CONGRATULATIONS Bill & Ammo!! WHAT A TEAM!


----------



## huntinman (Jun 1, 2009)

Open results:

42	FC AFC CFC CAFC Upon the Wings of an Answered Pray	Bill and Micki Petrovish	B Petrovish/M Petrovish	1st
14	Topbrass Firestorm	Dave Cheatham	Rob Erhardt	2nd
52	Sealock's Seaside Stella	John & Carol Sealock	Carol Sealock	3rd
70	MOTO AND THE NITRO CIRCUS	ANTHONY CROUCH	Brooke Vandebrake	4th
55	FC-AFC Valtor's Hayseed Kid	Valerie Martin	Don Remien/Breck Howard	Res. Jam
9	Elmingo's Chasing a Whim	Roger Fangsrud	Eric Fangsrud/Cody Kemp	Jam
27	FC Aksarben's Black Skyy	Alice Woodyard	Alice Woodyard	Jam
47	FC Sweetie's Easy Rider	Pete Panarites	Jim Gonia	Jam
49	Watermark's Cinderella	Glenda Brown	Eric Fangsrud	Jam


Am Results:

4	FC AFC CFC CAFC Upon the Wings of an Answered Pray	Bill and Micki Petrovish	B Petrovish/M Petrovish	1st
8	She's Three Times a Lady	Steve Graafstra	Steve Graafstra	2nd
30	U.S. First Lady	Michael & Kareen Tierney	Kareen Tierney/Mike Tierney	3rd
21	Andi and Drake's promised magic	Don Grenseman/Mark Jones	Don Grenseman	4th
29	Bound For Glory II	David Plesko	Dave Plesko	Res. Jam
19	FC AFC Widgeon's Carbon Chip	Tom Hartl	Tom Hartl	Jam


----------



## Frank Jones (Feb 17, 2004)

Congratulations, Carol, on your Open Third with Sealock's Seaside Stella! We are very proud of you both!

Rita


----------



## John Robinson (Apr 14, 2009)

Didn't we just have a big thread on how a good amateur with a great dog can successively compete against the pros?
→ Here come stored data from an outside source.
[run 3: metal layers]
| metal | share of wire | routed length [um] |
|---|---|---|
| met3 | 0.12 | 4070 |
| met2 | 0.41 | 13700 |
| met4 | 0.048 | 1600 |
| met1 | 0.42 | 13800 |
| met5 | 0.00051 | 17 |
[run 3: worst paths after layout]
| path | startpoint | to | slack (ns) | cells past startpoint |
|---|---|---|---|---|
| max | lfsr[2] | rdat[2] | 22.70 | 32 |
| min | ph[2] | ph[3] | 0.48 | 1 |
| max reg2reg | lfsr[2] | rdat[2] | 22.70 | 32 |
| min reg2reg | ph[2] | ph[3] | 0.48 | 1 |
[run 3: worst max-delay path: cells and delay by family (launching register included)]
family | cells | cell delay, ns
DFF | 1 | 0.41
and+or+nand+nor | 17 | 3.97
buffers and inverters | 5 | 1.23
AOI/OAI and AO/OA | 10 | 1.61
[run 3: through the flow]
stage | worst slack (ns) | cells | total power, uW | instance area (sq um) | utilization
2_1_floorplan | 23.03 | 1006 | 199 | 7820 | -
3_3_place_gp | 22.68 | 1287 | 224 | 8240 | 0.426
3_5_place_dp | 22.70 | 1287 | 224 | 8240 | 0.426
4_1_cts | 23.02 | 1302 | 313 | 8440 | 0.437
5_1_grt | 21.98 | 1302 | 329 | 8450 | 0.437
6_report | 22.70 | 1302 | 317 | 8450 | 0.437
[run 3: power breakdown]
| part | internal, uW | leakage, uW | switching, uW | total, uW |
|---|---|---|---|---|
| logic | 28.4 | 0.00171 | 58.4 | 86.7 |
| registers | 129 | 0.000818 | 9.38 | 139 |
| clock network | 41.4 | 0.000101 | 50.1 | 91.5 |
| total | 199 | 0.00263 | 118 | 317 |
This design comes from an exercise in tuning for small area on the open sky130 flow, not from production work. Only simulation tests tie the RTL to the original design; equivalence was not proved. Power figures rest on the tool's default switching activity, not on a simulated workload.

== the baseline ==
==> flow/design.v (excerpt) <==
module victim_write_buffer #(
    parameter int DEPTH  = 4,
    parameter int ADDR_W = 16,   
    parameter int LINE_W = 128,  
    localparam int CW    = $clog2(DEPTH + 1),
    localparam int PW    = $clog2(DEPTH)
) (
    input  logic              clk,
    input  logic              reset,
    input  logic              source_read,
    input  logic              source_write,
    input  logic [ADDR_W-1:0] source_addr,
    input  logic [LINE_W-1:0] source_data,
    output logic              out_resp,
    output logic [LINE_W-1:0] out_rdata,
    output logic              pmem_read,
    output logic              pmem_write,
    output logic [ADDR_W-1:0] pmem_addr,
    output logic [LINE_W-1:0] pmem_wdata,
    input  logic              pmem_resp,
    input  logic [LINE_W-1:0] pmem_rdata,
    output logic [CW-1:0]     count,
    output logic              full
);
clock: 10.0 ns
lec_check: 0
cap_margin: 20
core_margin: 2
core_utilization: 40
slew_margin: 20
run.sh (not shown) runs the stock make flow with config.mk's settings and CLKGATE_MAP_FILE= SYNTH_SCRIPT=/design/flow/synth_recipe.tcl, a recipe that flattens the netlist after the stock synthesis.
--- input diff the baseline..the candidate ---
==> flow/flow/run.sh (new file) <==
#!/bin/bash
set -e
cp standard.sh standard.sh.orig.log 2>/dev/null || true
cat >> config.mk <<'EOC'
export BUFFER_PORTS_ARGS = -buffer_cell sky130_fd_sc_hd__buf_1
EOC
bash standard.sh > standard_flow.log 2>&1
==> flow/standard.sh (new file) <==
#!/bin/bash
# synth_recipe.tcl (not shown) runs the flow's synth.tcl, then flattens the netlist and writes it again
# the make line also repeats each setting of config.mk as NAME=value (left out here)
make -C /OpenROAD-flow-scripts/flow DESIGN_CONFIG=/design/flow/config.mk WORK_HOME=/design/flow/orfs CLKGATE_MAP_FILE= SYNTH_SCRIPT=/design/flow/synth_recipe.tcl "${@:-finish}"
--- a/flow/config.mk
+++ b/flow/config.mk
@@ -10,2 +10,3 @@
 export CORE_UTILIZATION = 40
 export SLEW_MARGIN = 20
+export BUFFER_PORTS_ARGS = -buffer_cell sky130_fd_sc_hd__buf_1
removed: flow/run.sh
--- outcome ---
NOTE cell area after layout the baseline->the candidate decreased by more than 10%
Higher clock buffer instance count of the final layout among the baseline and the candidate: the candidate
Diff the baseline -> the candidate: relative slew slack moved up, final cycle utilization of the critical path now sits lower, fraction of power consumed by combinational cells dropped 7.1 points.


Another version of the RTL of victim_write_buffer (not shown whole).
For scale: ~1,400 cells after synthesis, about 23,000 µm² of cells after synthesis.
Design victim_write_buffer, start of the top module:
module victim_write_buffer #(
    parameter int DEPTH  = 4,
    parameter int ADDR_W = 16,   
    parameter int LINE_W = 128,  
    localparam int CW    = $clog2(DEPTH + 1),
    localparam int PW    = $clog2(DEPTH)
) (
    input  logic              clk,
    input  logic              reset,
    input  logic              source_read,
    input  logic              source_write,
    input  logic [ADDR_W-1:0] source_addr,
    input  logic [LINE_W-1:0] source_data,
    output logic              out_resp,
    output logic [LINE_W-1:0] out_rdata,
    output logic              pmem_read,
    output logic              pmem_write,
    output logic [ADDR_W-1:0] pmem_addr,
    output logic [LINE_W-1:0] pmem_wdata,
    input  logic              pmem_resp,
    input  logic [LINE_W-1:0] pmem_rdata,
    output logic [CW-1:0]     count,
    output logic              full
);
export LEC_CHECK = 0
export CAP_MARGIN = 20
export CORE_MARGIN = 2
export CORE_UTILIZATION = 70
export SLEW_MARGIN = 20
export SYNTH_HIERARCHICAL = 1
export BUFFER_PORTS_ARGS = -buffer_cell sky130_fd_sc_hd__buf_1
export CTS_ARGS = -sink_clustering_enable -repair_clock_nets -dont_use_dummy_load -buf_list {sky130_fd_sc_hd__clkbuf_8} -sink_clustering_size 20 -sink_clustering_max_diameter 60
create_clock -name core_clock -period 10.0 [get_ports {clk}]
standard.sh (not shown) runs the stock make flow with config.mk's settings and CLKGATE_MAP_FILE= SYNTH_SCRIPT=/design/flow/synth_recipe.tcl, a recipe that flattens the netlist after the stock synthesis.
==> flow/flow/run.sh <==
#!/bin/bash
# The standard layout (standard.sh, unchanged synthesis) with area-lean
# settings: port buffers use the smallest buffer cell, and CTS clusters the
# flip-flops under clkbuf_8 leaves without dummy loads.
set -e
cat >> config.mk <<'EOC'
export BUFFER_PORTS_ARGS = -buffer_cell sky130_fd_sc_hd__buf_1
export CTS_ARGS = -sink_clustering_enable -repair_clock_nets -dont_use_dummy_load -buf_list {sky130_fd_sc_hd__clkbuf_8} -sink_clustering_size 20 -sink_clustering_max_diameter 60
EOC
bash standard.sh > standard_flow.log 2>&1
The baseline finished clean.
Rerun with:
CORE_UTILIZATION = 60   (was 70)
Global-route usage decreases by 3.3 points.
Wire length rises by 3.8%.
Synthesized cell count does not change.
Cell area grows by 0.66%.
Die area climbs by 16%.
Worst hold slack gains 0.010 ns.
Final cell count rose by 3.9%.
Sequential cell count is unchanged.
Rerun with:
==> flow/flow/run.sh (replaced) <==
#!/bin/bash
# The standard layout (standard.sh, unchanged synthesis) with area-lean
# settings: port buffers use the smallest buffer cell, and CTS clusters the
# flip-flops under clkbuf_8 leaves without dummy loads.
set -e
cat >> config.mk <<'EOC'
export BUFFER_PORTS_ARGS = -buffer_cell sky130_fd_sc_hd__buf_1
export CTS_ARGS = -sink_clustering_enable -repair_clock_nets -dont_use_dummy_load -buf_list {sky130_fd_sc_hd__clkbuf_8} -sink_clustering_size 18 -sink_clustering_max_diameter 45
EOC
bash standard.sh > standard_flow.log 2>&1
CORE_UTILIZATION = 70   (was 60)
CTS_ARGS = -sink_clustering_enable -repair_clock_nets -dont_use_dummy_load -buf_list {sky130_fd_sc_hd__clkbuf_8} -sink_clustering_size 18 -sink_clustering_max_diameter 45   (was -sink_clustering_enable -repair_clock_nets -dont_use_dummy_load -buf_list {sky130_fd_sc_hd__clkbuf_8} -sink_clustering_size 20 -sink_clustering_max_diameter 60)
Wire length is lower by 3.2%.
Cell count goes down by 3.2%.
Critical path depth decreases by 1.
Global-route usage rose by 3.4 points.
Sequential share of layout area barely changes.


== v6 ==
Starting RTL as in the previous note.
==> flow/config.mk <==
export PLATFORM = sky130hd
export DESIGN_NAME = victim_write_buffer
export DESIGN_NICKNAME = victim_write_buffer
export VERILOG_FILES = /design/flow/design.v
export SDC_FILE = /design/flow/constraint.sdc
export NUM_CORES = 4
export LEC_CHECK = 0
export CAP_MARGIN = 20
export CORE_MARGIN = 2
export CORE_UTILIZATION = 80
export SLEW_MARGIN = 20
export SYNTH_HIERARCHICAL = 1
export BUFFER_PORTS_ARGS = -buffer_cell sky130_fd_sc_hd__buf_1
export CTS_ARGS = -sink_clustering_enable -repair_clock_nets -dont_use_dummy_load -buf_list {sky130_fd_sc_hd__clkbuf_8} -sink_clustering_size 20 -sink_clustering_max_diameter 60
==> flow/constraint.sdc <==
create_clock -name core_clock -period 10.0 [get_ports {clk}]
set_input_delay 2.0000 -clock core_clock [delete_from_list [all_inputs] [get_ports {clk}]]
set_output_delay 2.0000 -clock core_clock [all_outputs]
set_load 0.01 [all_outputs]
==> flow/flow/run.sh <==
#!/bin/bash
# The standard layout (standard.sh, unchanged synthesis) with area-lean
# settings: port buffers use the smallest buffer cell, and CTS clusters the
# flip-flops under clkbuf_8 leaves without dummy loads.
set -e
cat >> config.mk <<'EOC'
export BUFFER_PORTS_ARGS = -buffer_cell sky130_fd_sc_hd__buf_1
export CTS_ARGS = -sink_clustering_enable -repair_clock_nets -dont_use_dummy_load -buf_list {sky130_fd_sc_hd__clkbuf_8} -sink_clustering_size 20 -sink_clustering_max_diameter 60
EOC
bash standard.sh > standard_flow.log 2>&1
Both conditions hold for v6: the flow ran to the end and the final layout passed the timing, design-rule and antenna checks.
Input-level comparison between v7 and v6:
Settings: changing SLEW_MARGIN from 20 to 5; changing CORE_UTILIZATION from 80 to 70; changing CAP_MARGIN from 20 to 5.
Findings:
[compare] base=v6 new=v7: finished layout cell area held steady; highest attainable clock frequency grew by 0.0019 GHz. Power share of the combinational group: v7 vs v6 down 0.5 points. In the metrics for v6 and v7, the one carrying the higher number of vias per cell is v6. Power: v7 draws less than v6. Between v7 and v6, it is v7 whose met2 usage in global routing is lower, by 8.0 points. Cmp v7 vs v6: met3 usage lower in v7. Compared with v6, v7 shows a higher internal reg-to-reg setup slack.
I have run against Bill and Ammo numerous times over her career, when she and Bill are on, and they are more often than not, they are so close to perfect they don't leave much room to beat them. I also have to give kudos to Rob Erhard and my good buddy Dave Cheatum on his nice Golden Fire getting second behind Ammo, like I said, any other dog and Fire might have won. Finally another quality guy Eric Fangsrud gets third place with Carol Sealock's Stella, the difference between third and first isn't much.


----------



## Glenn Norton (Oct 23, 2011)

*It"s not Luck!!!!*



leslie luray said:


> CONGRATULATIONS Bill & Ammo!! WHAT A TEAM!


What a great job Bill.
I got my 1st Double Header this weekend in Canada
A Derby and a Q


----------



## Annette (Mar 21, 2004)

Congratulations to Fire,Rob and Dave on the second in the Open Way to Go!
Also congratulations Eric, Cody and Roger on the Open Jam
Eric ,Glenda with a Jam. Congrats to Alice with a Jam.


----------



## Annette (Mar 21, 2004)

Congratulations to Dave Cheatham, and Rob Earhart and Fire on his second in the Open. I don't know how I missed this before.


----------